In the entries below, find the line with "ant_nets = 0" and the line with "clockBufferDepth = 2". Return those two lines and all lines between them, exactly.

== Segment start ==

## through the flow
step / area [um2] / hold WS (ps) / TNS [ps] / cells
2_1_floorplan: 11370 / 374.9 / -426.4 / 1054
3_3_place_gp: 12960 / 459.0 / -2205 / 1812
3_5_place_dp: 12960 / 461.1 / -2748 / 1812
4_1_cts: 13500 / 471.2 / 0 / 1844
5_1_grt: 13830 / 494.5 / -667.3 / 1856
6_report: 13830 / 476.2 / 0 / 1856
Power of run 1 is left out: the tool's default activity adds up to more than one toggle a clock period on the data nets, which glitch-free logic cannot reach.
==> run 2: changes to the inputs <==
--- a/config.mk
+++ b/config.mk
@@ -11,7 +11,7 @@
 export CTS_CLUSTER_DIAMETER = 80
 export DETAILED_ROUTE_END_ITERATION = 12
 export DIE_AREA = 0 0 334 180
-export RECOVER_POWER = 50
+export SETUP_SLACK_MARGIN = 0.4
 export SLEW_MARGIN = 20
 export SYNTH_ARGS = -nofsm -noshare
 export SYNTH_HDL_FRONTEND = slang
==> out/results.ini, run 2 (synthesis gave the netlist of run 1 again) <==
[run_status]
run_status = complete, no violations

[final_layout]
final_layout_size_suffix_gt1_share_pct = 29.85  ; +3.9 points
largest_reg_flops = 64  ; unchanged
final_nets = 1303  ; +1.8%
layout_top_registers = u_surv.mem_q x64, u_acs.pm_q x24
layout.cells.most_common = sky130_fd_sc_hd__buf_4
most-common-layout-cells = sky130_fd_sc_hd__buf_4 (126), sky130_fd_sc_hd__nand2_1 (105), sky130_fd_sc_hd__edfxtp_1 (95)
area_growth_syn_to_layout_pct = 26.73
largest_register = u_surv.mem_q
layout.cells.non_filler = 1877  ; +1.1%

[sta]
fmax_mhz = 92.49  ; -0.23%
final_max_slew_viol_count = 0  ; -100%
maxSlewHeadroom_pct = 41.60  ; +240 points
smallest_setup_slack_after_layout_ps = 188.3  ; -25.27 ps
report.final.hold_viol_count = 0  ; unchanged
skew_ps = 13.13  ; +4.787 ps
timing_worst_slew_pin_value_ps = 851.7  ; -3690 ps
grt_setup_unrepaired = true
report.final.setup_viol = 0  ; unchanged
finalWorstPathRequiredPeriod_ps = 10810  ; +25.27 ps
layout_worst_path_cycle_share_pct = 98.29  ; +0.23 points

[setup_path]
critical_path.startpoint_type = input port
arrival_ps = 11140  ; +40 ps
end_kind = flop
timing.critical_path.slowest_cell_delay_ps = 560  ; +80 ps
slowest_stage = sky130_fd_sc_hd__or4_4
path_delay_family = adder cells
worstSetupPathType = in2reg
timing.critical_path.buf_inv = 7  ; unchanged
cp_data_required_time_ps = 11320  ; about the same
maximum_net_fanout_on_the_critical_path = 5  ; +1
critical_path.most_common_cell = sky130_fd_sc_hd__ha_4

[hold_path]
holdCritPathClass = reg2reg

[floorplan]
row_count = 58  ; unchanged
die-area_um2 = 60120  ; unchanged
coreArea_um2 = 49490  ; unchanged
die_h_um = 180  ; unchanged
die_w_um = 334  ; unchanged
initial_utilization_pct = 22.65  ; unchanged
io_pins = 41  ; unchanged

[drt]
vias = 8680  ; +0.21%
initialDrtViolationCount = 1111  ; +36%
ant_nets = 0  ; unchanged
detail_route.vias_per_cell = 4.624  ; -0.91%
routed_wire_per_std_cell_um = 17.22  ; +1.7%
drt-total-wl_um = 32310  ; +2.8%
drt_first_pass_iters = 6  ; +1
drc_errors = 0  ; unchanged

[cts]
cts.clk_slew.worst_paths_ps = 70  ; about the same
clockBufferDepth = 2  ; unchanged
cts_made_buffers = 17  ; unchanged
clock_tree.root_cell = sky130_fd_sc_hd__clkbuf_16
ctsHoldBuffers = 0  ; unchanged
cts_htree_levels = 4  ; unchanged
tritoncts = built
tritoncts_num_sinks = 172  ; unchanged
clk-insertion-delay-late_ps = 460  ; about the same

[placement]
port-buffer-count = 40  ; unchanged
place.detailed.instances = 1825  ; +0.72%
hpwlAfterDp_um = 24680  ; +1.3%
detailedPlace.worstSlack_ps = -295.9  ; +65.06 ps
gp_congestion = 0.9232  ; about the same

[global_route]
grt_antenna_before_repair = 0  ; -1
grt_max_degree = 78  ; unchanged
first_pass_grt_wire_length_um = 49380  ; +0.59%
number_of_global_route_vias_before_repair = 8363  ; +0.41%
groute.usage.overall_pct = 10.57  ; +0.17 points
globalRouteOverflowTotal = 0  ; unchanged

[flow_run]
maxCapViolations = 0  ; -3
## src/hw/pipe_pkg.sv

```systemverilog
//--------------------------------------
// Execute pipeline package
// Widths, field positions, exception
// codes, fault classifier and the
// issue, stage, commit and unit structs
//--------------------------------------
package pipe_pkg;

    localparam int XLEN      = 32;
    localparam int REG_IDX_W = 5;
    localparam int EXC_W     = 6;
    localparam int RD_LSB    = 7;   // rd field in opcode
    localparam int PC_STEP   = 4;

    //--------------------------------------
    // Exception codes
    //--------------------------------------
    localparam logic [EXC_W-1:0] EXC_NONE             = 6'h00;
    localparam logic [EXC_W-1:0] EXC_MISALIGNED_FETCH = 6'h10;
    localparam logic [EXC_W-1:0] EXC_MISALIGNED_LOAD  = 6'h14;
    localparam logic [EXC_W-1:0] EXC_FAULT_LOAD       = 6'h15;
    localparam logic [EXC_W-1:0] EXC_MISALIGNED_STORE = 6'h16;
    localparam logic [EXC_W-1:0] EXC_FAULT_STORE      = 6'h17;
    localparam logic [EXC_W-1:0] EXC_PAGE_FAULT_LOAD  = 6'h1d;
    localparam logic [EXC_W-1:0] EXC_PAGE_FAULT_STORE = 6'h1f;
    localparam logic [EXC_W-1:0] EXC_INTERRUPT        = 6'h20;  // Top bit marks interrupt

    // Faults raised by the memory unit
    function automatic logic is_mem_fault(input logic [EXC_W-1:0] code);
        logic hit;
        case (code)
            EXC_MISALIGNED_LOAD,
            EXC_FAULT_LOAD,
            EXC_MISALIGNED_STORE,
            EXC_FAULT_STORE,
            EXC_PAGE_FAULT_LOAD,
            EXC_PAGE_FAULT_STORE: hit = 1'b1;
            default:              hit = 1'b0;
        endcase
        return hit;
    endfunction

    //--------------------------------------
    // Structs
    //--------------------------------------
    typedef struct packed {
        logic             valid;
        logic             lsu;
        logic             mul;
        logic             branch;
        logic             rd_valid;
        logic             branch_taken;
        logic [XLEN-1:0]  branch_target;
        logic [XLEN-1:0]  pc;
        logic [XLEN-1:0]  opcode;
        logic [XLEN-1:0]  operand_ra;
        logic [XLEN-1:0]  operand_rb;
        logic [EXC_W-1:0] exception;
    } issue_s;

    typedef struct packed {
        logic alu;
        logic load;
        logic store;
        logic mul;
        logic branch;
        logic rd_valid;
        logic intr;
    } ctrl_s;

    typedef struct packed {
        logic             valid;
        ctrl_s            ctrl;
        logic [XLEN-1:0]  pc;
        logic [XLEN-1:0]  npc;
        logic [XLEN-1:0]  opcode;
        logic [XLEN-1:0]  operand_ra;
        logic [XLEN-1:0]  operand_rb;
        logic [EXC_W-1:0] exception;
        logic [XLEN-1:0]  result;
    } stage_s;

    typedef struct packed {
        logic                 valid;
        logic [REG_IDX_W-1:0] rd;
        logic [XLEN-1:0]      result;
        logic [XLEN-1:0]      pc;
        logic [XLEN-1:0]      npc;
        logic [XLEN-1:0]      opcode;
        logic [EXC_W-1:0]     exception;
    } commit_s;

    typedef struct packed {
        logic [XLEN-1:0]  alu_result;
        logic             mem_complete;
        logic [XLEN-1:0]  mem_result;
        logic [EXC_W-1:0] mem_exception;
        logic [XLEN-1:0]  mul_result;
    } exu_s;

endpackage
```

## src/hw/pipe_top.sv

```systemverilog
//--------------------------------------
// Execute pipeline top
// Control block plus E1, E2, WB stages
//--------------------------------------
`timescale 1ns/1ps

module pipe_top (
    input  logic                            clk_i,
    input  logic                            rst_i,
    input  pipe_pkg::issue_s                issue_i,
    input  logic                            take_interrupt_i,
    input  logic                            stall_i,
    input  pipe_pkg::exu_s                  exu_i,
    output pipe_pkg::stage_s                e1_o,
    output logic [pipe_pkg::REG_IDX_W-1:0]  rd_e2_o,
    output logic [pipe_pkg::XLEN-1:0]       result_e2_o,
    output pipe_pkg::commit_s               commit_o,
    output logic                            stall_o,
    output logic                            squash_o
);

    import pipe_pkg::*;

    stage_s           e2_w;
    logic [EXC_W-1:0] exc_e2_w;

    pipe_ctrl u_ctrl (
        .clk_i    (clk_i),
        .rst_i    (rst_i),
        .stall_i  (stall_i),
        .e1_i     (e1_o),
        .e2_i     (e2_w),
        .exu_i    (exu_i),
        .stall_o  (stall_o),
        .squash_o (squash_o),
        .exc_e2_o (exc_e2_w)
    );

    pipe_e1_stage u_e1 (
        .clk_i            (clk_i),
        .rst_i            (rst_i),
        .issue_i          (issue_i),
        .take_interrupt_i (take_interrupt_i),
        .stall_i          (stall_i),
        .squash_i         (squash_o),
        .e1_o             (e1_o)
    );

    pipe_e2_stage u_e2 (
        .clk_i    (clk_i),
        .rst_i    (rst_i),
        .stall_i  (stall_i),
        .squash_i (squash_o),
        .e1_i     (e1_o),
        .exu_i    (exu_i),
        .e2_o     (e2_w),
        .result_o (result_e2_o),
        .rd_o     (rd_e2_o)
    );

    // Commit takes the bypassed E2 result
    pipe_wb_stage u_wb (
        .clk_i    (clk_i),
        .rst_i    (rst_i),
        .stall_i  (stall_i),
        .e2_i     (e2_w),
        .result_i (result_e2_o),
        .exc_e2_i (exc_e2_w),
        .commit_o (commit_o)
    );

endmodule

```

## src/hw/pipe_wb_stage.sv

```systemverilog
//--------------------------------------
// Writeback commit register
// Fault handling and rd suppression
//--------------------------------------
`timescale 1ns/1ps

module pipe_wb_stage (
    input  logic                        clk_i,
    input  logic                        rst_i,
    input  logic                        stall_i,
    input  pipe_pkg::stage_s            e2_i,
    input  logic [pipe_pkg::XLEN-1:0]   result_i,
    input  logic [pipe_pkg::EXC_W-1:0]  exc_e2_i,
    output pipe_pkg::commit_s           commit_o
);

    import pipe_pkg::*;

    logic             valid_q;
    logic             rd_valid_q;
    logic [EXC_W-1:0] exc_q;
    logic [XLEN-1:0]  result_q;
    logic [XLEN-1:0]  pc_q;
    logic [XLEN-1:0]  npc_q;
    logic [XLEN-1:0]  opcode_q;
    logic             valid_w;

    always_ff @(posedge clk_i or posedge rst_i)
    begin
        if (rst_i)
        begin
            valid_q    <= 1'b0;
            rd_valid_q <= 1'b0;
            exc_q      <= EXC_NONE;
        end
        else if (!stall_i)
        begin
            // Memory faults never retire
            valid_q    <= e2_i.valid & ~is_mem_fault(exc_e2_i);
            rd_valid_q <= e2_i.ctrl.rd_valid & ~(|exc_e2_i);
            exc_q      <= exc_e2_i;
        end
    end

    always_ff @(posedge clk_i)
    begin
        if (!stall_i)
        begin
            result_q <= result_i;       // Bypassed E2 value
            pc_q     <= e2_i.pc;
            npc_q    <= e2_i.npc;
            opcode_q <= e2_i.opcode;
        end
    end

    //--------------------------------------
    // Commit bundle
    //--------------------------------------
    assign valid_w = valid_q & ~stall_i;

    always_comb
    begin
        commit_o.valid     = valid_w;
        commit_o.rd        = (valid_w && rd_valid_q) ? opcode_q[RD_LSB +: REG_IDX_W] : '0;
        commit_o.result    = result_q;
        commit_o.pc        = pc_q;
        commit_o.npc       = npc_q;
        commit_o.opcode    = opcode_q;
        commit_o.exception = exc_q;
    end

endmodule

```

## src/hw/pipe_e2_stage.sv

```systemverilog
//--------------------------------------
// E2 result stage
// ALU capture, memory and multiply
// bypass, destination forward
//--------------------------------------
`timescale 1ns/1ps

module pipe_e2_stage (
    input  logic                            clk_i,
    input  logic                            rst_i,
    input  logic                            stall_i,
    input  logic                            squash_i,
    input  pipe_pkg::stage_s                e1_i,
    input  pipe_pkg::exu_s                  exu_i,
    output pipe_pkg::stage_s                e2_o,
    output logic [pipe_pkg::XLEN-1:0]       result_o,
    output logic [pipe_pkg::REG_IDX_W-1:0]  rd_o
);

    import pipe_pkg::*;

    logic             valid_q;
    ctrl_s            ctrl_q;
    logic [EXC_W-1:0] exc_q;
    logic [XLEN-1:0]  pc_q;
    logic [XLEN-1:0]  npc_q;
    logic [XLEN-1:0]  opcode_q;
    logic [XLEN-1:0]  ra_q;
    logic [XLEN-1:0]  rb_q;
    logic [XLEN-1:0]  result_q;

    logic             active_w;
    logic             mem_op_w;
    logic             mem_wait_w;

    always_ff @(posedge clk_i or posedge rst_i)
    begin
        if (rst_i)
        begin
            valid_q <= 1'b0;
            ctrl_q  <= '0;
            exc_q   <= EXC_NONE;
        end
        else if (!stall_i)
        begin
            if (squash_i)
            begin
                valid_q <= 1'b0;
                ctrl_q  <= '0;
                exc_q   <= EXC_NONE;
            end
            else
            begin
                valid_q <= e1_i.valid;
                ctrl_q  <= e1_i.ctrl;
                if (e1_i.ctrl.intr)
                    exc_q <= EXC_INTERRUPT;
                else if (|e1_i.exception)
                begin
                    // Faulting op continues only to report its cause
                    valid_q <= 1'b0;
                    exc_q   <= e1_i.exception;
                end
                else
                    exc_q <= EXC_NONE;
            end
        end
    end

    always_ff @(posedge clk_i)
    begin
        if (!stall_i)
        begin
            pc_q     <= e1_i.pc;
            npc_q    <= e1_i.npc;
            opcode_q <= e1_i.opcode;
            ra_q     <= e1_i.operand_ra;
            rb_q     <= e1_i.operand_rb;
            result_q <= exu_i.alu_result;   // Sampled while op sits in E1
        end
    end

    //--------------------------------------
    // Bypass and destination
    //--------------------------------------
    assign active_w   = valid_q & ~stall_i;
    assign mem_op_w   = ctrl_q.load | ctrl_q.store;
    assign mem_wait_w = mem_op_w & ~exu_i.mem_complete;

    always_comb
    begin
        result_o = result_q;
        if (active_w && mem_op_w)
            result_o = exu_i.mem_result;
        else if (active_w && ctrl_q.mul)
            result_o = exu_i.mul_result;
    end

    assign rd_o = (active_w && ctrl_q.rd_valid && !mem_wait_w) ?
                  opcode_q[RD_LSB +: REG_IDX_W] : '0;

    always_comb
    begin
        e2_o.valid      = valid_q;
        e2_o.ctrl       = ctrl_q;
        e2_o.pc         = pc_q;
        e2_o.npc        = npc_q;
        e2_o.opcode     = opcode_q;
        e2_o.operand_ra = ra_q;
        e2_o.operand_rb = rb_q;
        e2_o.exception  = exc_q;
        e2_o.result     = result_q;
    end

endmodule

```

## src/hw/pipe_e1_stage.sv

```systemverilog
//--------------------------------------
// E1 issue capture
// Unit decode, next PC and the
// misaligned branch target check
//--------------------------------------
`timescale 1ns/1ps

module pipe_e1_stage (
    input  logic              clk_i,
    input  logic              rst_i,
    input  pipe_pkg::issue_s  issue_i,
    input  logic              take_interrupt_i,
    input  logic              stall_i,
    input  logic              squash_i,
    output pipe_pkg::stage_s  e1_o
);

    import pipe_pkg::*;

    logic             take_w;
    logic             br_misaligned_w;
    ctrl_s            ctrl_w;
    logic [EXC_W-1:0] exc_w;

    logic             valid_q;
    ctrl_s            ctrl_q;
    logic [EXC_W-1:0] exc_q;
    logic [XLEN-1:0]  pc_q;
    logic [XLEN-1:0]  npc_q;
    logic [XLEN-1:0]  opcode_q;
    logic [XLEN-1:0]  ra_q;
    logic [XLEN-1:0]  rb_q;

    assign take_w = issue_i.valid & ~stall_i & ~squash_i;

    assign br_misaligned_w = issue_i.branch_taken & (|issue_i.branch_target[1:0]);

    //--------------------------------------
    // Decode
    //--------------------------------------
    always_comb
    begin
        ctrl_w.alu      = ~(issue_i.lsu | issue_i.mul);
        ctrl_w.load     = issue_i.lsu &  issue_i.rd_valid & ~take_interrupt_i;
        ctrl_w.store    = issue_i.lsu & ~issue_i.rd_valid & ~take_interrupt_i;
        ctrl_w.mul      = issue_i.mul & ~take_interrupt_i;
        ctrl_w.branch   = issue_i.branch & ~take_interrupt_i;
        ctrl_w.rd_valid = issue_i.rd_valid & ~take_interrupt_i;
        ctrl_w.intr     = take_interrupt_i;
    end

    // Issue side fault first, then bad branch target
    assign exc_w = (|issue_i.exception) ? issue_i.exception :
                   br_misaligned_w      ? EXC_MISALIGNED_FETCH : EXC_NONE;

    always_ff @(posedge clk_i or posedge rst_i)
    begin
        if (rst_i)
        begin
            valid_q <= 1'b0;
            ctrl_q  <= '0;
            exc_q   <= EXC_NONE;
        end
        else if (!stall_i)
        begin
            valid_q <= take_w;          // Empty slot when nothing taken
            ctrl_q  <= take_w ? ctrl_w : '0;
            exc_q   <= take_w ? exc_w : EXC_NONE;
        end
    end

    always_ff @(posedge clk_i)
    begin
        if (take_w)
        begin
            pc_q     <= issue_i.pc;
            npc_q    <= issue_i.branch_taken ? issue_i.branch_target
                                             : issue_i.pc + XLEN'(PC_STEP);
            opcode_q <= issue_i.opcode;
            ra_q     <= issue_i.operand_ra;
            rb_q     <= issue_i.operand_rb;
        end
    end

    always_comb
    begin
        e1_o.valid      = valid_q;
        e1_o.ctrl       = ctrl_q;
        e1_o.pc         = pc_q;
        e1_o.npc        = npc_q;
        e1_o.opcode     = opcode_q;
        e1_o.operand_ra = ra_q;
        e1_o.operand_rb = rb_q;
        e1_o.exception  = exc_q;
        e1_o.result     = '0;   // ALU answers during E1
    end

endmodule

```

## src/hw/pipe_ctrl.sv

```systemverilog
//--------------------------------------
// Pipeline control
// Memory stall, E2 exception merge and
// the two cycle E1/E2 squash
//--------------------------------------
`timescale 1ns/1ps

module pipe_ctrl (
    input  logic                        clk_i,
    input  logic                        rst_i,
    input  logic                        stall_i,
    input  pipe_pkg::stage_s            e1_i,
    input  pipe_pkg::stage_s            e2_i,
    input  pipe_pkg::exu_s              exu_i,
    output logic                        stall_o,
    output logic                        squash_o,
    output logic [pipe_pkg::EXC_W-1:0]  exc_e2_o
);

    import pipe_pkg::*;

    logic mem_op_e2_w;
    logic squash_w;
    logic squash_q;

    assign mem_op_e2_w = e2_i.ctrl.load | e2_i.ctrl.store;

    // Memory access in E2 waits for the LSU
    assign stall_o = mem_op_e2_w & ~exu_i.mem_complete;

    //--------------------------------------
    // Exception merge
    //--------------------------------------
    always_comb
    begin
        if (e2_i.valid && mem_op_e2_w && exu_i.mem_complete)
            exc_e2_o = exu_i.mem_exception;     // LSU fault wins over nothing
        else
            exc_e2_o = e2_i.exception;
    end

    assign squash_w = |exc_e2_o;

    // Second squash cycle
    always_ff @(posedge clk_i or posedge rst_i)
    begin
        if (rst_i)
            squash_q <= 1'b0;
        else if (!stall_i)
            squash_q <= squash_w;
    end

    assign squash_o = squash_w | squash_q;

endmodule

```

== Segment end ==

WORKED SOLUTION
ant_nets = 0  ; unchanged
detail_route.vias_per_cell = 4.624  ; -0.91%
routed_wire_per_std_cell_um = 17.22  ; +1.7%
drt-total-wl_um = 32310  ; +2.8%
drt_first_pass_iters = 6  ; +1
drc_errors = 0  ; unchanged

[cts]
cts.clk_slew.worst_paths_ps = 70  ; about the same
clockBufferDepth = 2  ; unchanged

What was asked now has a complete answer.